── ENTRIES SHOWN

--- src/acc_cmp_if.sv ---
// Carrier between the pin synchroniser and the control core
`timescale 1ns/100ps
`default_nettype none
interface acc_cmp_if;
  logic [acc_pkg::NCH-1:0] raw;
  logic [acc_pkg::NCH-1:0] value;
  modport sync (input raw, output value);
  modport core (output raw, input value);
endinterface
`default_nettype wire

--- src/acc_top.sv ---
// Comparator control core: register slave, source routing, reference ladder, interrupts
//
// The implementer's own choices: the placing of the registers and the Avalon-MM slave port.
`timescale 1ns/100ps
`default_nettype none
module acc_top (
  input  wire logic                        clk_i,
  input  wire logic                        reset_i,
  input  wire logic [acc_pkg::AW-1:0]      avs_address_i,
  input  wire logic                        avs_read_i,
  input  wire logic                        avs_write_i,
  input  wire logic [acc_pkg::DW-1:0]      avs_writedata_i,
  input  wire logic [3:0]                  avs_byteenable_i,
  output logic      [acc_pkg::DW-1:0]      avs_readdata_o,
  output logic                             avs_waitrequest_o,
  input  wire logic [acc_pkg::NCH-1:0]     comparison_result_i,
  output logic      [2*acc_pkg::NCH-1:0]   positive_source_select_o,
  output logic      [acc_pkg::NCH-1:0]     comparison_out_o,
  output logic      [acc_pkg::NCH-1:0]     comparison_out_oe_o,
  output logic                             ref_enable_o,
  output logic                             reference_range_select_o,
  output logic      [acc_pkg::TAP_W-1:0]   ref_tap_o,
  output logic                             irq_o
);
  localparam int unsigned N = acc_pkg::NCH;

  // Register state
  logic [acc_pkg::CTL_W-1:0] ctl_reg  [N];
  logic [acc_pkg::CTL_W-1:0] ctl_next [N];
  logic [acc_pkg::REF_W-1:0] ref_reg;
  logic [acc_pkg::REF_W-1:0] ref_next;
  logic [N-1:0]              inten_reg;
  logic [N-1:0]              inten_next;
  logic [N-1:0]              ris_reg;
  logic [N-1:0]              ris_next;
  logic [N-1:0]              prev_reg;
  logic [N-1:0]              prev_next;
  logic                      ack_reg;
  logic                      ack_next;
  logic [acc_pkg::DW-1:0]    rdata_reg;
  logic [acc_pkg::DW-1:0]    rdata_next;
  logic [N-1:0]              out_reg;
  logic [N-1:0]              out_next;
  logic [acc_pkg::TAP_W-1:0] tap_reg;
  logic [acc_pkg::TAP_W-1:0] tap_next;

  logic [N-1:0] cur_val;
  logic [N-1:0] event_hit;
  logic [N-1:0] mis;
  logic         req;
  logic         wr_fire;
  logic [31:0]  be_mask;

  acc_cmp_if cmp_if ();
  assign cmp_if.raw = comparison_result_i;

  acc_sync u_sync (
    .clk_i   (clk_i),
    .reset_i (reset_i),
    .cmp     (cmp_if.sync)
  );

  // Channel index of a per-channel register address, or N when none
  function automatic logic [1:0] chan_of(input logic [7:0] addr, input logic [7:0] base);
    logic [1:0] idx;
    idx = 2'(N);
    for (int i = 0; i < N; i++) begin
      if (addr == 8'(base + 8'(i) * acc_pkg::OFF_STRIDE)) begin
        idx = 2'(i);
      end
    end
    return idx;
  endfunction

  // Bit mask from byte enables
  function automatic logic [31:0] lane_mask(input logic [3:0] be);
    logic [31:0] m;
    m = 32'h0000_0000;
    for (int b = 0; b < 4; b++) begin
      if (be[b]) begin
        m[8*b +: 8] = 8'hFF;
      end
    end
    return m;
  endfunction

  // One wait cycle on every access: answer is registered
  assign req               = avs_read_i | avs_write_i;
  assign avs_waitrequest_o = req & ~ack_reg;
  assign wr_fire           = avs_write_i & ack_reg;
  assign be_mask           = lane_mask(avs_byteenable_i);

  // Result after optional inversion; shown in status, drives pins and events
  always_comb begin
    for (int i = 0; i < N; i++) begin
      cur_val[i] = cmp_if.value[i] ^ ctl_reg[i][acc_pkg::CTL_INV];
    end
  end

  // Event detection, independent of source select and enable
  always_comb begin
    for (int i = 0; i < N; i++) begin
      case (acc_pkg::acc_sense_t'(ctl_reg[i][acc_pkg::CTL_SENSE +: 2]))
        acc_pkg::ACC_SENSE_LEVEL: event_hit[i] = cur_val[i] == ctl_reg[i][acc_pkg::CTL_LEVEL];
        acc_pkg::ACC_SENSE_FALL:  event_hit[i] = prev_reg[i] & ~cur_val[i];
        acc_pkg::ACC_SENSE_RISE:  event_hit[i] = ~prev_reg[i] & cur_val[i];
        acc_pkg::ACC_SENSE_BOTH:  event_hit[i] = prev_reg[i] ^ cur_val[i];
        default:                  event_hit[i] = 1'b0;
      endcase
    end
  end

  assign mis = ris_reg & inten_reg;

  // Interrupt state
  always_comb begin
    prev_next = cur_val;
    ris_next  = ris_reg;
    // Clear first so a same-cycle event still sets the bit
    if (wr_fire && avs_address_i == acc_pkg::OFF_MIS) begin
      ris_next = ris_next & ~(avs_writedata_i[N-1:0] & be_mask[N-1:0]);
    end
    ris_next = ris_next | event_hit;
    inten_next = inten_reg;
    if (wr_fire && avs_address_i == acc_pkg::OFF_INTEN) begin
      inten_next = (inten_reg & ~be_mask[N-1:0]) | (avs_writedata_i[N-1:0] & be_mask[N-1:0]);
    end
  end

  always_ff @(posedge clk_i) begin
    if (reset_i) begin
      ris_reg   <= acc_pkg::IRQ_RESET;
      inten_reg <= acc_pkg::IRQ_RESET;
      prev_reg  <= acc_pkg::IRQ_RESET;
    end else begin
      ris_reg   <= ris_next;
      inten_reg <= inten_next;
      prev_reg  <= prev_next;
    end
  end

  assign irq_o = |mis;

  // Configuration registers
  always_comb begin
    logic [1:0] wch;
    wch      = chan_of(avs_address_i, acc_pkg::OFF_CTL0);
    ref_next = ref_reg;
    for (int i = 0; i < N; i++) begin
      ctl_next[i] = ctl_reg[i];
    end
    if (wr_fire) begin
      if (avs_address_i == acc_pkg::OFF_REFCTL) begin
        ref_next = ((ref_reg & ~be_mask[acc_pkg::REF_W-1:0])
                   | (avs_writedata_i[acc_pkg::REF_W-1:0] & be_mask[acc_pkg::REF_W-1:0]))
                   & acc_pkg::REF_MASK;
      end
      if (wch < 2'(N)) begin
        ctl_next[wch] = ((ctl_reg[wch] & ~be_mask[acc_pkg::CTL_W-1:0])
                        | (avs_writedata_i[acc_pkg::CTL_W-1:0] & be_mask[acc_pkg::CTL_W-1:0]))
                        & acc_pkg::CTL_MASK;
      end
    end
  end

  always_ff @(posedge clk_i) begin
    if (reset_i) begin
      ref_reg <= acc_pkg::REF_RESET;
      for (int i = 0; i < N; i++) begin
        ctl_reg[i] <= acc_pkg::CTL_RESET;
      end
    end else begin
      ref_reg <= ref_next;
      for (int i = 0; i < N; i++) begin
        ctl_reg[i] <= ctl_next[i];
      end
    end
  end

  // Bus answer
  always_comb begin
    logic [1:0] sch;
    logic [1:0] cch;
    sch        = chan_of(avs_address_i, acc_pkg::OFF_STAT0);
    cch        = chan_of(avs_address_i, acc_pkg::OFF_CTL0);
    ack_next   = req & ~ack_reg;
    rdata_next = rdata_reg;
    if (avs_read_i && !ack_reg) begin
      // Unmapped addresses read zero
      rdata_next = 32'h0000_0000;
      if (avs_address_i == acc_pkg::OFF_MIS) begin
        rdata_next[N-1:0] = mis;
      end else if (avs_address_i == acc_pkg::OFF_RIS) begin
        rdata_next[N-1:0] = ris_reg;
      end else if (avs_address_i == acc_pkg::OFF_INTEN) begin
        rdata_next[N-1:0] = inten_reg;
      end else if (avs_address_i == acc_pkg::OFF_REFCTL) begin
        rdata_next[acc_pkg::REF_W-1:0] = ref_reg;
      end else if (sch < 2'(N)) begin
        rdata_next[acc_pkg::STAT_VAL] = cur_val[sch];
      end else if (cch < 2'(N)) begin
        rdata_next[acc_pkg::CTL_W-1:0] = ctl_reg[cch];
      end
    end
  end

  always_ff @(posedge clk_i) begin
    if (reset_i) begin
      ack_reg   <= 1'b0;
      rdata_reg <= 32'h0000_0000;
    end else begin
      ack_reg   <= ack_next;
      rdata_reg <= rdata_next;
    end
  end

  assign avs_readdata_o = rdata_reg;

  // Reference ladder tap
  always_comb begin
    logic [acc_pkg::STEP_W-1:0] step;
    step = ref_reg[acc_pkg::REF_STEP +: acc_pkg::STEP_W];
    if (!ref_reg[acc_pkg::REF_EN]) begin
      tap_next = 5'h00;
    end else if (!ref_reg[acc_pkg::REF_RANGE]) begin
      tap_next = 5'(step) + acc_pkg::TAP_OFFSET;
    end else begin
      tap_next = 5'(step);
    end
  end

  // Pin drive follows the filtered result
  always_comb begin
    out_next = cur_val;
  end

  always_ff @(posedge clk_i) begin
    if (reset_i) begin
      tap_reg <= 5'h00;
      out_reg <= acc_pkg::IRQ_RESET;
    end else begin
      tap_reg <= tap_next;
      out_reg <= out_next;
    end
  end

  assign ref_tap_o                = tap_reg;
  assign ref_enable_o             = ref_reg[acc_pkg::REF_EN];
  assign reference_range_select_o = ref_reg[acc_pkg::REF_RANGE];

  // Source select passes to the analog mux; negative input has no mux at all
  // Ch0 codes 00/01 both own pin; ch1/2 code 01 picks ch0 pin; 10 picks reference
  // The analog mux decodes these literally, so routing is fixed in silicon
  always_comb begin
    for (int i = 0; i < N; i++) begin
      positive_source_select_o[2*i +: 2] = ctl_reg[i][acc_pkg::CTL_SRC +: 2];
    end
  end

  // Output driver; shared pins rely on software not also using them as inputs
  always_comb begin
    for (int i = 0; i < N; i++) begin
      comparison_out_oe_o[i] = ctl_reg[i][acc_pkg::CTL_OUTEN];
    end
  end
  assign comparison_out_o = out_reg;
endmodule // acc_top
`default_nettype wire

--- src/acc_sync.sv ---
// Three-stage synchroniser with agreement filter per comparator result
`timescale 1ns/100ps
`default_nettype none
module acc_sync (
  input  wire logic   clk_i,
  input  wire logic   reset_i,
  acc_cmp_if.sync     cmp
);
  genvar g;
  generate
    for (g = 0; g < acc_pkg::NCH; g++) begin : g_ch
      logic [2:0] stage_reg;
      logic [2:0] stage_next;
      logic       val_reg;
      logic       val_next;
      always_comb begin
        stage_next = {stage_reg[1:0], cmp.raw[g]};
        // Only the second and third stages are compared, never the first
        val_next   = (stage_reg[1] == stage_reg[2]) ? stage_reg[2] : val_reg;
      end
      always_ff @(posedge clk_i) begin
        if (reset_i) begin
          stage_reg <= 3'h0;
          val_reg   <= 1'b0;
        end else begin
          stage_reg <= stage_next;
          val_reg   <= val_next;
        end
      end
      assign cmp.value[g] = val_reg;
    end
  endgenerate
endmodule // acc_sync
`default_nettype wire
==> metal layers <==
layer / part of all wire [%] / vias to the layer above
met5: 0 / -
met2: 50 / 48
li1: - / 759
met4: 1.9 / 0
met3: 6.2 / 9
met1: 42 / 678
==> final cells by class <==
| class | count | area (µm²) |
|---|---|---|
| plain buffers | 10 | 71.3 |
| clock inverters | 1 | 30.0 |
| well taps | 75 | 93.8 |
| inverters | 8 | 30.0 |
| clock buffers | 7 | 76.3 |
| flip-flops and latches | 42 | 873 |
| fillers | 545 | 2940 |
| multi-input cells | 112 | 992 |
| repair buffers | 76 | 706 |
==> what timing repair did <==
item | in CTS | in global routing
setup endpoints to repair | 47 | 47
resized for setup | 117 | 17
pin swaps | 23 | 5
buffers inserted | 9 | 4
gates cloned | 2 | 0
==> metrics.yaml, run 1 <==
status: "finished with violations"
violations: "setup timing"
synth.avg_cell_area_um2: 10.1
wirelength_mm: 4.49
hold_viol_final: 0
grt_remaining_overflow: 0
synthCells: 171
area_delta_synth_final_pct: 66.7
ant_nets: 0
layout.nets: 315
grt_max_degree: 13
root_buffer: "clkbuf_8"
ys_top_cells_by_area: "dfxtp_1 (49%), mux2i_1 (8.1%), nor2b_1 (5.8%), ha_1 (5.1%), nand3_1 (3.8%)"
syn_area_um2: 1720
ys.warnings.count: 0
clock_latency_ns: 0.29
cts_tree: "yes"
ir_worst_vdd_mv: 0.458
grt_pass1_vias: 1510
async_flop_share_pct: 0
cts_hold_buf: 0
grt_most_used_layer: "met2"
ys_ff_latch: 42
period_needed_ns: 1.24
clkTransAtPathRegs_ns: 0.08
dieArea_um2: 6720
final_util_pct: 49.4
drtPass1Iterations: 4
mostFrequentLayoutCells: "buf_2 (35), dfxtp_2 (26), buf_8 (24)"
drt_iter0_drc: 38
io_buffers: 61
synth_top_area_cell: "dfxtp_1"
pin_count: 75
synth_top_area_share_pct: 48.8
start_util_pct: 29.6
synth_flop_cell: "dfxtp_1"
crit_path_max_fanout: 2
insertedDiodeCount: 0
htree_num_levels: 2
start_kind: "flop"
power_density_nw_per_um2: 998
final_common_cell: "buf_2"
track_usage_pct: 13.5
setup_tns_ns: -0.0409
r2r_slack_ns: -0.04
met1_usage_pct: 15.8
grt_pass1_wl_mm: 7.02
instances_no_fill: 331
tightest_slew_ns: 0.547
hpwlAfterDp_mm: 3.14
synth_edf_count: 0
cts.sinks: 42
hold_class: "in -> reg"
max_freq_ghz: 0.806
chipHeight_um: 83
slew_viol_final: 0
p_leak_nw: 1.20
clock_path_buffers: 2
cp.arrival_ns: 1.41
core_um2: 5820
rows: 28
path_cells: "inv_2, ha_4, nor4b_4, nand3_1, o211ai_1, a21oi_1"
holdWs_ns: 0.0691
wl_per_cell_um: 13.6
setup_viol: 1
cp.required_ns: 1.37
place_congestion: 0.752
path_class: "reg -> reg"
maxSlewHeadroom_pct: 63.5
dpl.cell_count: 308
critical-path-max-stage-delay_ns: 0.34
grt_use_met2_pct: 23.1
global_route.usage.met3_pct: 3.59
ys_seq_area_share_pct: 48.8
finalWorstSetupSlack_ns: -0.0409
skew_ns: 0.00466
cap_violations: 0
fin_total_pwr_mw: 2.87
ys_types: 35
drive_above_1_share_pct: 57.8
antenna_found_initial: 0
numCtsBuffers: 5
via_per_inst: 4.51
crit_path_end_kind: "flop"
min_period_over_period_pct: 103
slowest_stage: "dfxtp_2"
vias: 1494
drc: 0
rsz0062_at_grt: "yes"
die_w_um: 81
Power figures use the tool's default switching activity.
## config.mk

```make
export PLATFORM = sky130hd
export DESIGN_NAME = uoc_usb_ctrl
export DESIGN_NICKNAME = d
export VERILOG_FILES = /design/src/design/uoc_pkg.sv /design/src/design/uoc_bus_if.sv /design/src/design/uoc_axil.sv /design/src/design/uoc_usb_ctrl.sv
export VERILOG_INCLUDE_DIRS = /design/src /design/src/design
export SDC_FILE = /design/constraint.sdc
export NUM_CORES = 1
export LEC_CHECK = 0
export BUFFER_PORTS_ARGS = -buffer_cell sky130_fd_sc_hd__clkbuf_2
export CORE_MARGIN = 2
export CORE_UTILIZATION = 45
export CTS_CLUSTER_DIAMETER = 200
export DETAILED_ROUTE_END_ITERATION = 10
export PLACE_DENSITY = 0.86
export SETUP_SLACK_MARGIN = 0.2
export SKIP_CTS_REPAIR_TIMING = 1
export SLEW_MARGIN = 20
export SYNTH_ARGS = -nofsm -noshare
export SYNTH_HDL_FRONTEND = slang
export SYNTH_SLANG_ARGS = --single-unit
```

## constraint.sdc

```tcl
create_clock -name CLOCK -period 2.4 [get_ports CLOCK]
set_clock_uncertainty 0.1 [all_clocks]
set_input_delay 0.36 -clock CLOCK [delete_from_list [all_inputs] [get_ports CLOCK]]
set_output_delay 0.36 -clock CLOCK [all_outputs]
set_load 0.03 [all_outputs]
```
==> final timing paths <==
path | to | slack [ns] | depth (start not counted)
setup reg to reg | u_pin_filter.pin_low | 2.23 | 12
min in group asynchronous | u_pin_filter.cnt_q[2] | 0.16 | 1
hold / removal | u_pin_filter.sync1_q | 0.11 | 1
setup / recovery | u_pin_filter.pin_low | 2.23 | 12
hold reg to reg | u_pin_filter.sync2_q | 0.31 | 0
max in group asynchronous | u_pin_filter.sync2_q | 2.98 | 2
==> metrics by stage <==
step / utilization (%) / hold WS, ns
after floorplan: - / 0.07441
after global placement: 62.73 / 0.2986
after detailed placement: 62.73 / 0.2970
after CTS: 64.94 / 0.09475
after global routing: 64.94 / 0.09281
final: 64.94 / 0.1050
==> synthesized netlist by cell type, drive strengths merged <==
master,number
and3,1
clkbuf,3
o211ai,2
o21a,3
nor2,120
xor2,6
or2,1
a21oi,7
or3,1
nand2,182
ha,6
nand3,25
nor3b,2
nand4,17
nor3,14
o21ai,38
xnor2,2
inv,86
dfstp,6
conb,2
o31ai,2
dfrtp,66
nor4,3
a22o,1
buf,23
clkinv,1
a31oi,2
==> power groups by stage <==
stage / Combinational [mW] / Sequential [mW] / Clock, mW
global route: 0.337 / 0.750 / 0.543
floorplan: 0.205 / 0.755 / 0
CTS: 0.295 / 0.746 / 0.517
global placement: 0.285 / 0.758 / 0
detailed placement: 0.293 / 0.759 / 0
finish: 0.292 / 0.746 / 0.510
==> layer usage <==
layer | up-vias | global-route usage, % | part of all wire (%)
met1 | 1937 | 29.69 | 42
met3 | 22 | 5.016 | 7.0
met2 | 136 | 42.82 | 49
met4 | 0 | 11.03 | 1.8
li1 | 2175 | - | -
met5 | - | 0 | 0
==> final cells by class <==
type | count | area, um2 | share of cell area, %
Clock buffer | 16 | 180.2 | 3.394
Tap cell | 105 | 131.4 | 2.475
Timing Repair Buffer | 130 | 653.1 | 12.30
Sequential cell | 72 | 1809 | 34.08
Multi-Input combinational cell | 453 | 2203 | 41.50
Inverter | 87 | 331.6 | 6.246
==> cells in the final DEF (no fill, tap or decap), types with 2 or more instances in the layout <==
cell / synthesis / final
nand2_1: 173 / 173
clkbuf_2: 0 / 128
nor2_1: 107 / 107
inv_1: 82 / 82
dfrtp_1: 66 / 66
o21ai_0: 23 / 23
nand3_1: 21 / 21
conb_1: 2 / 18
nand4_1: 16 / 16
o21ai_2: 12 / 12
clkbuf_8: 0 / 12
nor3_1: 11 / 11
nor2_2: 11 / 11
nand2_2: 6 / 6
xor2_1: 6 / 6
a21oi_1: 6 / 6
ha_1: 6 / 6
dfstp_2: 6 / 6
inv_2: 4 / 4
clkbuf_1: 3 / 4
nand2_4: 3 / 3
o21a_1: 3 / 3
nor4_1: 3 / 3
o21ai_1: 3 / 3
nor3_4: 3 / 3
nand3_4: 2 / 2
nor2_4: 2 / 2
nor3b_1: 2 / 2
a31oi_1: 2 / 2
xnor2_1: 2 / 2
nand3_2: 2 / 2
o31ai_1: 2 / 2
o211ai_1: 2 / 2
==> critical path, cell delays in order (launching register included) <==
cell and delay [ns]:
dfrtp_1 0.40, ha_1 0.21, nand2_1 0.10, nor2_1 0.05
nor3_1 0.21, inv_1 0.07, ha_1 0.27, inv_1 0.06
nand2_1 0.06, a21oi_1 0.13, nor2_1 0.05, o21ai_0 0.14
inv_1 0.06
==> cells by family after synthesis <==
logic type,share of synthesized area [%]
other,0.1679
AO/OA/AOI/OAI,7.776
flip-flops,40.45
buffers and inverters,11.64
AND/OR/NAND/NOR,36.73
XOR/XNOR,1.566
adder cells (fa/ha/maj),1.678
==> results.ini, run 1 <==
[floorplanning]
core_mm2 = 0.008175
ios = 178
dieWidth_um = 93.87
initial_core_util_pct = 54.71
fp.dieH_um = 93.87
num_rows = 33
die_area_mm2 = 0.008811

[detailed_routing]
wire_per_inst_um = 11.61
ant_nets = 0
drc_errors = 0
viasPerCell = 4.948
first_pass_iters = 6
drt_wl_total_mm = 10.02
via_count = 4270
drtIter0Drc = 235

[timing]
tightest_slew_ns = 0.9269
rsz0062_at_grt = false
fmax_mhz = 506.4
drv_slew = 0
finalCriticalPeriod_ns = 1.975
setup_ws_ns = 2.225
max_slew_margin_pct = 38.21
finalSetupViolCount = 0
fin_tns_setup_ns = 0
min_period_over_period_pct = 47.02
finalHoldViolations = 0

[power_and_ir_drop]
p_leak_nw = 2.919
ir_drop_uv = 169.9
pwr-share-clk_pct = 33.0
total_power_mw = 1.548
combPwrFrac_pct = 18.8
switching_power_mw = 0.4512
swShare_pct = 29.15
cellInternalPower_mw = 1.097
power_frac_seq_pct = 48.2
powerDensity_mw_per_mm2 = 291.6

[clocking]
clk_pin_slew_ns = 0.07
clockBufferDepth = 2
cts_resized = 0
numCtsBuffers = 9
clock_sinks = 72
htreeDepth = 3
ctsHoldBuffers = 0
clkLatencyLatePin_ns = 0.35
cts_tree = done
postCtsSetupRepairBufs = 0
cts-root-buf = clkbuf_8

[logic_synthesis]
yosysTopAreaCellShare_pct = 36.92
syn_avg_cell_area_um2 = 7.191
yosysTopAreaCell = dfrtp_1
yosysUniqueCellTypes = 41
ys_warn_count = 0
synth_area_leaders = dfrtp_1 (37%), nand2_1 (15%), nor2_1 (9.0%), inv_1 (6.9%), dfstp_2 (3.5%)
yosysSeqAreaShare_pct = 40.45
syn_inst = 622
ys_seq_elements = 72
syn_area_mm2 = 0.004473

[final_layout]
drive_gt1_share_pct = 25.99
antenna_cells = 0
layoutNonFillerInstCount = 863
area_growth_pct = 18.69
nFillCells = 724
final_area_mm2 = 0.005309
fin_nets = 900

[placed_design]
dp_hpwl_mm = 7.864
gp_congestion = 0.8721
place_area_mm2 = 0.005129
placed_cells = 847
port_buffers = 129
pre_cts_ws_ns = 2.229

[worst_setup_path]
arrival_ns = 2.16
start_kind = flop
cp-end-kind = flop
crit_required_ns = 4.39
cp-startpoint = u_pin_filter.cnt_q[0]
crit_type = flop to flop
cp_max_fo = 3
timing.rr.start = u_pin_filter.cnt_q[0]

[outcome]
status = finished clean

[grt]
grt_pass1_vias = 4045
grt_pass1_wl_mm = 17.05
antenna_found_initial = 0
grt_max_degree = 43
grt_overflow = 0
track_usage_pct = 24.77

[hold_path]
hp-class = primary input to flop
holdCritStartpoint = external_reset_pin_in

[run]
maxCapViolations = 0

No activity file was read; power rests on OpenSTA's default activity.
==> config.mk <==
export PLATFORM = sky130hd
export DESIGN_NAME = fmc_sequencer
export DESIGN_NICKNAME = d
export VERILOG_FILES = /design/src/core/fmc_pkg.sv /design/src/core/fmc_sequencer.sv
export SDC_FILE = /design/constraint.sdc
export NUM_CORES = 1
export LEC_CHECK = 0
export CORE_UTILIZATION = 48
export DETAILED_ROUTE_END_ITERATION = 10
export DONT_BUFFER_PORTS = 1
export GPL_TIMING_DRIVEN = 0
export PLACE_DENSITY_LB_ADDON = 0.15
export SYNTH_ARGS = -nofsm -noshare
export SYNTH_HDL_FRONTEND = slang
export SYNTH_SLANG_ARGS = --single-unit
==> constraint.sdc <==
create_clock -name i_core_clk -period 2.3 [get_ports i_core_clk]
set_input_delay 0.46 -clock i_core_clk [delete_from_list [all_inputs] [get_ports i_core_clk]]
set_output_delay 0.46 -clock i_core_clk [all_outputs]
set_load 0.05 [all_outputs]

────

* **PROBLEM DETAILS**: Filter the records above down to the lines containing "asynchronous".

* **WRITTEN SOLUTION**:
min in group asynchronous | u_pin_filter.cnt_q[2] | 0.16 | 1
max in group asynchronous | u_pin_filter.sync2_q | 2.98 | 2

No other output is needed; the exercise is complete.